Prophetic words indeed. The Left did ignore the blue collar working class, and it did, by and large, go to the Right by default, something which has culminated with eight years of Bush. Now many of them may well be looking for new political directions. The Left can attract them but it needs to try. Being dismissive or worse, openly contemptuous, of working class whites – stuff you hear way too much in some Left circles – is surely not the way. Forming alliances and helping them start their own organizations is.

  • http://www.asymptoticlife.com DJ

    Personally, I think the Left needs an entirely new vocabulary. These days, the word “revolution” has two common meanings: violent overthrow of a political system, and the process of turning 360 degrees and ending up where you started. Neither sounds attractive to Americans whose daily lives are just not bad enough to start killing people over.

    Ironically, the vocabulary of change might be found in the dreaded New Age movement: transformation, co-creation, and so forth. Oh, how I hate the ethereal BS of some of the New Agers I’ve met– yet their vocabulary, detached from the pseudo-spiritual nice-nice teachings, provides a foundation on which positive political change could be built.

    And as for theory, you’ll have more luck dropping Marx and adopting another radical agent of social change: Jesus of Nazareth. Though the church power structures have become corrupted, and too often the twisted message of hatred preached by those seeking power serves Satan rather than God, still the teachings of Jesus draw people to live in radically new and transformative ways. If you think Christians can’t be radical, check out the Catholic Agitator, newspaper of the Los Angeles Catholic Worker organization.

  • http://polizeros.com Bob Morris

    Alinsky wasn’t Marxist, and thought such theory as “relevant as a horse and buggy at an airport.” He built Back of the Yards with the active support of the conservative Catholic Church, a rather astounding bit of consensus building.

    A discussion of gradualism vs. revolutionary change is really an internal Left discussion. Any organizer with a brain wouldn’t use such phrases if organizing, say, the middle class in Montana.

    So how does one translate New Age terminology or Christian ideals into political action?

  • http://www.asymptoticlife.com DJ

    “So how does one translate New Age terminology or Christian ideals into political action?”

    Terminology describes political action, it doesn’t cause it.

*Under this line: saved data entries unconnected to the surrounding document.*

===== config.mk =====
export PLATFORM = sky130hd
export DESIGN_NAME = ara_cell
export DESIGN_NICKNAME = d
export VERILOG_FILES = /design/src/rtl/ara_pkg.sv /design/src/rtl/ara_cell.sv
export SDC_FILE = /design/constraint.sdc
export NUM_CORES = 1
export LEC_CHECK = 0
export BUFFER_PORTS_ARGS = -buffer_cell sky130_fd_sc_hd__clkbuf_2
export CORE_MARGIN = 2
export CORE_UTILIZATION = 42
export CTS_CLUSTER_DIAMETER = 120
export DETAILED_ROUTE_END_ITERATION = 10
export PLACE_DENSITY = 0.78
export SETUP_SLACK_MARGIN = 0.4
export SLEW_MARGIN = 30
export SYNTH_ARGS = -nofsm -noshare
export SYNTH_HDL_FRONTEND = slang
export SYNTH_SLANG_ARGS = --single-unit

===== constraint.sdc =====
create_clock -name clock -period 6.3 [get_ports clock]
set_clock_uncertainty 0.15 [all_clocks]
set_input_delay 0.63 -clock clock [delete_from_list [all_inputs] [get_ports clock]]
set_output_delay 0.63 -clock clock [all_outputs]
set_load 0.02 [all_outputs]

    Christian ideals, on the other hand, have been used for political action for decades (millennia?). Check out the Mennonites and Quakers on peace, Dorothy Day and the Catholic Worker on the homeless, Fr. Virgilio Elizondo on Mestizo/Galilean Christology and its application to majority/minority relations and immigration (see e.g. “Beyond Borders,” which I helped edit, and “Mestizo Democracy: The Politics of Crossing Borders,” which I didn’t), and of course Mennonite John Howard Yoder’s somewhat heavy but life-changing book, “The Politics of Jesus.” There’s also a lot of material within Protestantism’s Social Gospel. It’s out there: all one has to do is seek it.

    For models of spiritual implementation of political goals, check out the Sarvodaya Movement and the various writings by and about A. T. Ariyaratne. A lesser known but Christian model is Fr. Niphot Thienvihan’s DISAC in northern Thailand– and there are many others. Catholic Worker might be counted among them, and perhaps Pax Christi as well.

    Note that in each case, the necessary transformation is individual and personal– hence churches often have little role; it relies on face-to-face contact by committed individuals. The only way to create a viable mass movement is one person at a time– there is no shortcut. And it may take a decade or more to bear full fruit, but the potential for change is nearly limitless.